EXERCISE INSTRUCTIONS:
In the listing below, how many lines include "switching"? Give the number and no other text.

EXERCISE MATERIALS:

File: src/rtl/ccg_sweep_pkg.sv
// Shared types and default MISR constants for the combinational-netlist sweep sequencer.
package ccg_sweep_pkg;
  typedef enum logic [1:0] {IDLE, DRIVE, SAMPLE, RESULT} state_e;

  localparam logic [31:0] MISR_POLY_DEF = 32'h04C11DB7;
  localparam logic [31:0] MISR_SEED_DEF = 32'hFFFFFFFF;
endpackage

File: src/rtl/ccg_misr.sv
// Multiple-input signature register: shift-left LFSR with polynomial feedback, XORed with din.
module ccg_misr #(
  parameter int           W    = 32,
  parameter logic [W-1:0] POLY = '0
) (
  input  logic         clk,
  input  logic         rst,
  input  logic         load,
  input  logic [W-1:0] seed,
  input  logic         en,
  input  logic [W-1:0] din,
  output logic [W-1:0] sig
);
  logic [W-1:0] sig_q, sig_d;

  always_comb begin
    sig_d = sig_q;
    if (load)    sig_d = seed;
    else if (en) sig_d = {sig_q[W-2:0], 1'b0} ^ (sig_q[W-1] ? POLY : '0) ^ din;
  end

  always_ff @(posedge clk or posedge rst) begin
    if (rst) sig_q <= '0;
    else     sig_q <= sig_d;
  end

  assign sig = sig_q;
endmodule

File: src/rtl/ccg_sweep_ctrl.sv
// Sweeps an input-vector range through a combinational netlist and returns a MISR fingerprint.
// Optional macro CCG_SWEEP_ONES_EN adds res_ones: count of vectors with any output bit set.
module ccg_sweep_ctrl
  import ccg_sweep_pkg::*;
#(
  parameter int                IN_W      = 10,
  parameter int                OUT_W     = 30,
  parameter int                MISR_W    = 32,
  parameter int                SETTLE    = 2,
  parameter logic [MISR_W-1:0] MISR_POLY = MISR_W'(MISR_POLY_DEF),
  parameter logic [MISR_W-1:0] MISR_SEED = MISR_W'(MISR_SEED_DEF)
) (
  input  logic              clk,
  input  logic              rst,
  input  logic              cmd_valid,
  output logic              cmd_ready,
  input  logic [IN_W-1:0]   cmd_first,
  input  logic [IN_W-1:0]   cmd_last,
  input  logic              abort,
  output logic [IN_W-1:0]   dut_in,
  input  logic [OUT_W-1:0]  dut_out,
  output logic              busy,
  output logic              res_valid,
  input  logic              res_ready,
  output logic [MISR_W-1:0] res_sig,
`ifdef CCG_SWEEP_ONES_EN
  output logic [IN_W:0]     res_ones,
`endif
  output logic [IN_W:0]     res_count
);
  localparam int SW = (SETTLE > 1) ? $clog2(SETTLE) : 1;

  if (OUT_W > MISR_W || SETTLE < 1) begin : g_param_err
    $error("ccg_sweep_ctrl: need OUT_W <= MISR_W and SETTLE >= 1");
  end

  state_e            state_q;
  logic [IN_W-1:0]   vec_q, last_q;
  logic [IN_W:0]     cnt_q, res_count_q;
  logic [SW-1:0]     settle_q;
  logic              res_valid_q;
  logic [MISR_W-1:0] res_sig_q, misr_sig;
  logic              accept;
`ifdef CCG_SWEEP_ONES_EN
  logic [IN_W:0]     ones_q, res_ones_q;
`endif

  assign cmd_ready = (state_q == IDLE) & ~abort;
  assign accept    = cmd_valid & cmd_ready;

  ccg_misr #(.W(MISR_W), .POLY(MISR_POLY)) u_misr (
    .clk (clk),
    .rst (rst),
    .load(accept),
    .seed(MISR_SEED),
    .en  (state_q == SAMPLE),
    .din (MISR_W'(dut_out)),
    .sig (misr_sig)
  );

  // The first RESULT cycle copies the signature into the output registers,
  // so res_* stay valid while the MISR is free to be reseeded.
  always_ff @(posedge clk or posedge rst) begin
    if (rst) begin
      state_q     <= IDLE;
      vec_q       <= '0;
      last_q      <= '0;
      cnt_q       <= '0;
      settle_q    <= '0;
      res_valid_q <= 1'b0;
      res_sig_q   <= '0;
      res_count_q <= '0;
`ifdef CCG_SWEEP_ONES_EN
      ones_q      <= '0;
      res_ones_q  <= '0;
`endif
    end else if (state_q == IDLE) begin
      if (accept) begin
        state_q  <= DRIVE;
        vec_q    <= cmd_first;
        last_q   <= cmd_last;
        cnt_q    <= '0;
        settle_q <= SW'(SETTLE - 1);
`ifdef CCG_SWEEP_ONES_EN
        ones_q   <= '0;
`endif
      end
    end else if (abort) begin
      state_q     <= IDLE;
      res_valid_q <= 1'b0;
    end else begin
      case (state_q)
        DRIVE: begin
          if (settle_q == '0) state_q <= SAMPLE;
          else                settle_q <= settle_q - SW'(1);
        end
        SAMPLE: begin
          cnt_q <= cnt_q + (IN_W+1)'(1);
`ifdef CCG_SWEEP_ONES_EN
          ones_q <= ones_q + {{IN_W{1'b0}}, |dut_out};
`endif
          if (vec_q == last_q) begin
            state_q <= RESULT;
          end else begin
            vec_q    <= vec_q + IN_W'(1);
            settle_q <= SW'(SETTLE - 1);
            state_q  <= DRIVE;
          end
        end
        RESULT: begin
          if (!res_valid_q) begin
            res_valid_q <= 1'b1;
            res_sig_q   <= misr_sig;
            res_count_q <= cnt_q;
`ifdef CCG_SWEEP_ONES_EN
            res_ones_q  <= ones_q;
`endif
          end else if (res_ready) begin
            res_valid_q <= 1'b0;
            state_q     <= IDLE;
          end
        end
        default: state_q <= IDLE;
      endcase
    end
  end

  assign dut_in    = vec_q;
  assign busy      = (state_q != IDLE);
  assign res_valid = res_valid_q;
  assign res_sig   = res_sig_q;
  assign res_count = res_count_q;
`ifdef CCG_SWEEP_ONES_EN
  assign res_ones  = res_ones_q;
`endif
endmodule

File: config.mk
export PLATFORM = sky130hd
export DESIGN_NAME = ccg_sweep_ctrl
export DESIGN_NICKNAME = d
export VERILOG_FILES = /design/src/rtl/ccg_sweep_pkg.sv /design/src/rtl/ccg_misr.sv /design/src/rtl/ccg_sweep_ctrl.sv
export SDC_FILE = /design/constraint.sdc
export NUM_CORES = 1
export LEC_CHECK = 0
export ABC_AREA = 1
export BUFFER_PORTS_ARGS = -buffer_cell sky130_fd_sc_hd__buf_2
export CORE_ASPECT_RATIO = 1.4
export CORE_MARGIN = 4
export CORE_UTILIZATION = 40
export DETAILED_ROUTE_END_ITERATION = 12
export PLACE_DENSITY = 0.71
export SLEW_MARGIN = 20
export SYNTH_ARGS = -nofsm -noshare
export SYNTH_HDL_FRONTEND = slang
export SYNTH_HIERARCHICAL = 1
export SYNTH_SLANG_ARGS = --single-unit
export TNS_END_PERCENT = 10
File: constraint.sdc
create_clock -name clk -period 2.97 [get_ports clk]
set_input_delay 0.297 -clock clk [delete_from_list [all_inputs] [get_ports clk]]
set_output_delay 0.297 -clock clk [all_outputs]
set_load 0.1 [all_outputs]
==> out/metrics.yaml, run 1 <==
critical_path:
  endpoint_kind: "primary output"
  critical_path_peak_fanout: 15
  arrival_ns: 2.05
  slowest_stage: "buf_2"
  crit_family: "buffers and inverters"
  critical_path_required_ns: 2.67
  worst-path-buf-inv: 5
  critical_path_class: "flop to primary output"
  critPathLaunchType: "flop"
  cp_cell_sequence: "inv_1 > ha_1 > buf_4 > inv_1 > buf_4 > buf_2"
  crit_path_max_incr_delay_ns: 0.45
logic_synthesis:
  ys_top_cells_by_count: "nand2_1, dfrtp_1, nand3_1"
  yosysMostFrequentCell: "nand2_1"
  avgSynthCellArea_um2: 8.75
  yosysTopAreaCell: "dfrtp_1"
  synth-seq-cells: 110
  syn_inst: 646
  async_reset_ff_frac: 1.00
  synth_area_leaders: "dfrtp_1, nand2_1, mux2_1"
  yosys_most_used_dff: "dfrtp_1"
  yosysSeqAreaShare: 0.487
  ys_types: 33
  synth_area_um2: 5650
  netlist.area_leader.share: 0.487
  synth-edff-count: 0
  synth-warning-count: 6
timing:
  worst_slew_pin_slew_ns: 0.919
  timing.setup.tns_ns: 0
  period_minus_slack_ns: 2.35
  timing.fmax_mhz: 425
  finalCritPeriodShare: 0.792
  fin_worst_skew_ns: 0.00808
  relSlewSlack: 0.387
  rsz0062_at_grt: "false"
  setup_viol: 0
  report.final.hold_viol_count: 0
  drv_slew: 0
clocking:
  cts_buffer_depth: 2
  cts_buffers: 9
  cts_root_buf: "clkbuf_16"
  insertion_delay_ns: 0.34
  post_cts_buffers: 0
  h-tree-depth: 3
  ctsHoldBuffers: 0
  clkTransAtPathRegs_ns: 0.08
  cts_tree: "done"
  cts_resized: 0
  cts_sinks: 110
floorplanning:
  design.core.area_um2: 13900
  fp-row-count: 51
  die_w_um: 108
  die-area_um2: 16100
  die_y_um: 149
  initial_core_util: 0.406
  ioPinCount: 111
placed_design:
  routabilityCongestion: 0.835
  dp.cells: 957
  dp_hpwl_um: 9640
  io_buffers: 110
  placed_area_um2: 6520
route:
  wl_per_cell_um: 13.9
  wl_um: 13500
  initialDrtViolationCount: 223
  ant_nets: 0
  vias: 4708
  drc: 0
  vias_per_cell: 4.84
  dr.pass1.iters: 5
global_route:
  grt_overflow_total: 0
  grt_pass1_wl_um: 22500
  grt_pass1_vias: 4630
  grt_antenna_before_repair: 0
  track_usage: 0.174
  grt_start_max_net_pins: 79
power:
  intPower_uw: 3740
  pwr-share-clk: 0.170
  seqPwrFrac: 0.326
  p_comb_frac: 0.504
  net-switching-power_uw: 4070
  ir_drop_mv: 0.644
  p_per_area_nw_per_um2: 1140
  power.share.switching: 0.521
  leakagePower_uw: 0.00362
final_layout:
  nets: 846
  stdcell_count: 973
  fin_util: 0.492
  area_growth_pct: 21.2
  antenna_cells: 0
  drive_above_1_share: 0.203
  fillCellCount: 1396
  design_area_um2: 6850
outcome:
  status: "complete, no violations"
job:
  maxCapViolCount: 0
worst_hold_path:
  hold_class: "input pin to asynchronous set/reset pin"
registers in the layout (all words and copies together) (netlist names):
| name | cells |
|---|---|
| dut_in | 10 |
| cnt_q | 11 |
| u_misr/sig | 32 |
| res_count | 11 |
| last_q | 10 |
| settle_q | 1 |
| state_q | 2 |
| res_valid | 1 |
| res_sig | 32 |
cell families (layout without fill, tap and decap cells):
| family | Yosys count | in the layout | share of synthesized area |
|---|---|---|---|
| buf+inv | 80 | 190 | 0.0609 |
| simple gates | 302 | 302 | 0.236 |
| flops | 110 | 110 | 0.487 |
| mux | 35 | 35 | 0.0697 |
| xor+xnor | 23 | 23 | 0.0356 |
| other cells | 2 | 34 | 0.00133 |
| fa+ha+maj | 8 | 8 | 0.0177 |
| compound gates | 86 | 86 | 0.0914 |
cell type report:
cell class | instances | area (um^2) | share of cell area
Clock buffer | 9 | 225 | 0.0329
Sequential cell | 110 | 2750 | 0.402
Multi-Input combinational cell | 488 | 2680 | 0.391
Clock inverter | 7 | 105 | 0.0153
Tap cell | 185 | 231 | 0.0338
Timing Repair Buffer | 121 | 658 | 0.0961
Inverter | 53 | 200 | 0.0292
per-stage QoR:
stage,hold slack [ns],setup slack [ns],total power (uW)
2_1_floorplan,0.407,0.148,5760
3_3_place_gp,0.430,0.983,6450
3_5_place_dp,0.435,0.929,6520
4_1_cts,0.0602,0.619,7860
5_1_grt,0.0861,0.508,8310
6_report,0.0480,0.618,7810
power groups by stage:
| stage | logic [uW] | clock network, uW | registers (uW) |
|---|---|---|---|
| final | 3940 | 1330 | 2540 |
| after global routing | 4250 | 1420 | 2640 |
| after CTS | 3960 | 1350 | 2550 |
| after detailed placement | 3950 | 0 | 2570 |
| after global placement | 3890 | 0 | 2560 |
| after floorplan | 1630 | 0 | 4140 |
cells in the final DEF, fill, tap and decap left out, drive strengths merged:
cell type / netlist / final
dfrtp: 110 / 110
nand4: 3 / 3
a21oi: 9 / 9
nand2: 193 / 193
a31oi: 1 / 1
ha: 8 / 8
clkinvlp: 0 / 1
or2: 3 / 3
buf: 23 / 121
clkbuf: 4 / 9
a22oi: 32 / 32
nand3b: 13 / 13
conb: 2 / 34
nor3: 2 / 2
o31ai: 1 / 1
mux2: 35 / 35
nand3: 60 / 60
bufinv: 0 / 2
nor2: 28 / 28
a211oi: 1 / 1
o21ai: 42 / 42
clkinv: 1 / 4
xnor2: 23 / 23
inv: 52 / 53
final timing paths:
| check | from | end | slack, ns | depth (start not counted) |
|---|---|---|---|---|
| max | state_q[0]$_DFFE_PP0P_ | busy | 0.62 | 6 |
| min | rst | res_sig[24]$_DFFE_PP0P_ | 0.05 | 3 |
| max reg2reg | state_q[0]$_DFFE_PP0P_ | u_misr/sig[27]$_DFFE_PP0P_ | 0.93 | 7 |
| min reg2reg | res_count[6]$_DFFE_PP0P_ | res_count[6]$_DFFE_PP0P_ | 0.48 | 2 |
| max in group asynchronous | rst | u_misr/sig[12]$_DFFE_PP0P_ | 2.16 | 3 |
| min in group clk | cmd_last[2] | last_q[2]$_DFFE_PP0P_ | 0.15 | 3 |
tightest hold or removal path, delay by kind of cell:
family	cells	cell delay, ns
buffers and inverters	3	0.51
per-layer routing:
layer / GRT usage / vias to the layer above / part of all wire
li1: - / 2365 / -
met1: 0.209 / 2206 / 0.41
met2: 0.315 / 122 / 0.53
met3: 0.0321 / 15 / 0.048
met4: 0.0486 / 0 / 0.012
met5: 0 / - / 0
Power figures use the tool's default switching activity.
==> inputs of run 2 (changes only) <==
Clock period 2.97 ns to 2.4 ns, I/O delays scaled along.
==> run 2 against run 1 <==
Effect of this change: routed wire length increased by 0.47%; register-to-register slack got worse by 0.62 ns; final area decreased by 0.46%; combinational power increased by 25%; clock power increased by 6%; critical path type unchanged; largest power group unchanged; highest routed layer unchanged.
==> out/metrics.yaml, run 2 (same netlist as run 1, synthesis figures left out) <==
outcome:
  status: "complete, no violations"  # unchanged
global_route:
  grt_pass1_wl_um: 22400  # was 22500 um
  track_usage: 0.175  # was 0.174
  grt_overflow_total: 0  # unchanged
  grt_start_max_net_pins: 51  # was 79
  grt_antenna_before_repair: 0  # unchanged
  grt_pass1_vias: 4603  # was 4630
final_layout:
  layout_common_cells: "nand2_1, dfrtp_1, buf_2, nand3_1, inv_1"  # unchanged
  stdcell_count: 974  # was 973
  final_common_cell: "nand2_1"  # unchanged
  multi_input_area_um2: 2680  # about the same
  drive_above_1_share: 0.204  # was 0.203
  fillCellCount: 1365  # was 1396
  nets: 848  # was 846
  fin_util: 0.490  # was 0.492
  area_growth_pct: 20.6  # was 21.2%
  regArea_um2: 2750  # unchanged
  antenna_cells: 0  # unchanged
critical_path:
  reg2reg_slack_ns: 0.31  # was 0.93 ns
  arrival_ns: 2.01  # was 2.05 ns
  crit_family: "buffers and inverters"  # unchanged
  crit_path_max_incr_delay_ns: 0.40  # was 0.45 ns
  worst-path-buf-inv: 4  # was 5
  reg2reg_from: "state_q[0]$_DFFE_PP0P_"  # unchanged
  cp_cell_sequence: "inv_1 > ha_1 > buf_4 > inv_1 > buf_4"  # was inv_1 > ha_1 > buf_4 > inv_1 > buf_4 > buf_2
  critical_path_class: "flop to primary output"  # unchanged
  slowest_stage: "dfrtp_1"  # was buf_2
  critPathLaunchType: "flop"  # unchanged
  worstReg2RegEnd: "dut_in[9]$_DFFE_PP0P_"  # was u_misr/sig[27]$_DFFE_PP0P_
  critical_path_required_ns: 2.16  # was 2.67 ns
  endpoint_kind: "primary output"  # unchanged
  critical_path_peak_fanout: 17  # was 15
  worst_r2r_path_depth: 8  # was 7
floorplanning:
  die_w_um: 108  # unchanged
  die-area_um2: 16100  # unchanged
  design.core.area_um2: 13900  # unchanged
  fp-row-count: 51  # unchanged
  initial_core_util: 0.406  # unchanged
  ioPinCount: 111  # unchanged
  die_y_um: 149  # unchanged
placed_design:
  routabilityCongestion: 0.881  # was 0.835
  dp_hpwl_um: 9750  # was 9640 um
  io_buffers: 110  # unchanged
  dp.cells: 958  # was 957
route:
  ant_nets: 0  # unchanged
  drc: 0  # unchanged
  initialDrtViolationCount: 178  # was 223
  dr.pass1.iters: 4  # was 5
  wl_um: 13600  # was 13500 um
  vias: 4766  # was 4708
  wl_per_cell_um: 14.0  # was 13.9 um
  vias_per_cell: 4.89  # was 4.84
timing:
  setup_viol: 0  # unchanged
  worst_slew_pin_slew_ns: 0.710  # was 0.919 ns
  finalCritPeriodShare: 0.937
  relSlewSlack: 0.524  # was 0.387
  rsz0062_at_grt: "false"  # unchanged
  period_minus_slack_ns: 2.25
  fin_worst_skew_ns: 0.00760  # was 0.00808 ns
  drv_slew: 0  # unchanged
  timing.setup.tns_ns: 0  # unchanged
  timing.fmax_mhz: 445
  report.final.hold_viol_count: 0  # unchanged
power:
  ir_drop_mv: 1.02  # was 0.644 mV
  p_per_area_nw_per_um2: 1390  # was 1140 nW/um^2
  power.total_uw: 9460  # was 7810 uW
  leakagePower_uw: 0.00360  # was 0.00362 uW
worst_hold_path:
  hold_class: "input pin to flop"  # was input pin to asynchronous set/reset pin
  hold_depth: 3
  worstHoldStart: "cmd_last[1]"
  min_to: "last_q[1]$_DFFE_PP0P_"
clocking:
  clkTransAtPathRegs_ns: 0.08  # about the same
  cts_buffers: 9  # unchanged
  cts_buffer_depth: 2  # unchanged
  insertion_delay_ns: 0.34  # about the same
  cts_tree: "done"  # unchanged
  h-tree-depth: 3  # unchanged
  cts_root_buf: "clkbuf_16"  # unchanged
  cts_sinks: 110  # unchanged
job:
  maxCapViolCount: 0  # unchanged
-- run 2: cell count changes in the layout (fill, tap and decap cells not counted), sizes merged --
cell and delta:
inv -1, clkinv +1, clkinvlp +1, dlygate4sd3 +1, buf +1, bufinv -2
-- run 2: worst reg2reg max path, stage by stage, from the launching register on --
cell     delay [ns]
dfrtp_1        0.40
inv_1          0.11
ha_1           0.24
buf_4          0.21
inv_1          0.34
nand3_2        0.32
nand2_2        0.27
nand2_1        0.08
nand2_1        0.06
-- run 2: worst max-delay path by stage --
stage	end	start	slack (ns)	cells after the start
5_1_grt	busy	state_q[0]$_DFFE_PP0P_	0.03	5
3_3_place_gp	dut_in[5]$_DFFE_PP0P_	state_q[0]$_DFFE_PP0P_	0.38	8
3_5_place_dp	u_misr/sig[19]$_DFFE_PP0P_	state_q[0]$_DFFE_PP0P_	0.30	8
2_1_floorplan	cmd_ready	state_q[0]$_DFFE_PP0P_	0.11	6
6_report	busy	state_q[0]$_DFFE_PP0P_	0.15	5
4_1_cts	busy	state_q[0]$_DFFE_PP0P_	0.12	5
-- run 2: timing repair --
item,4_1_cts,5_1_grt
endpoints found under the hold margin,28,0
setup buffers,0,0
endpoints found under the setup margin,1,0
hold buffers,1,0
resized for setup,1,0
-- run 2: where the power goes --
| group | switching (uW) | internal [uW] | leakage (uW) | total, uW |
|---|---|---|---|---|
| clock | 701 | 709 | 0.000129 | 1410 |
| combinational | 3720 | 1200 | 0.00203 | 4910 |
| sequential | 625 | 2520 | 0.00144 | 3140 |
-- run 2: area by class of cell --
cell class	instances	share of cell area
clock buffer	9	0.0330
clock inverter	6	0.00716
inverter	53	0.0294
multi-input combinational	488	0.393
sequential	110	0.404
tap	185	0.0340
timing repair buffer	123	0.0999
-- run 2: per-stage QoR --
step | hold slack (ns) | setup slack [ns] | area (um^2)
floorplan | 0.350 | 0.107 | 5770
CTS | 0.0704 | 0.124 | 6820
global route | 0.0817 | 0.0292 | 6820
detailed placement | 0.331 | 0.296 | 6530
finish | 0.0798 | 0.150 | 6820
global placement | 0.315 | 0.376 | 6530
-- run 2: layer usage --
metal  global-route usage  vias up  part of all wire
met5                    0        -                 0
met4               0.0436        0             0.013
met3               0.0378       11             0.053
met2                0.308      128              0.52
met1                0.217     2264              0.42
li1                     -     2363                 -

RESPONSE TO THIS EXERCISE:
4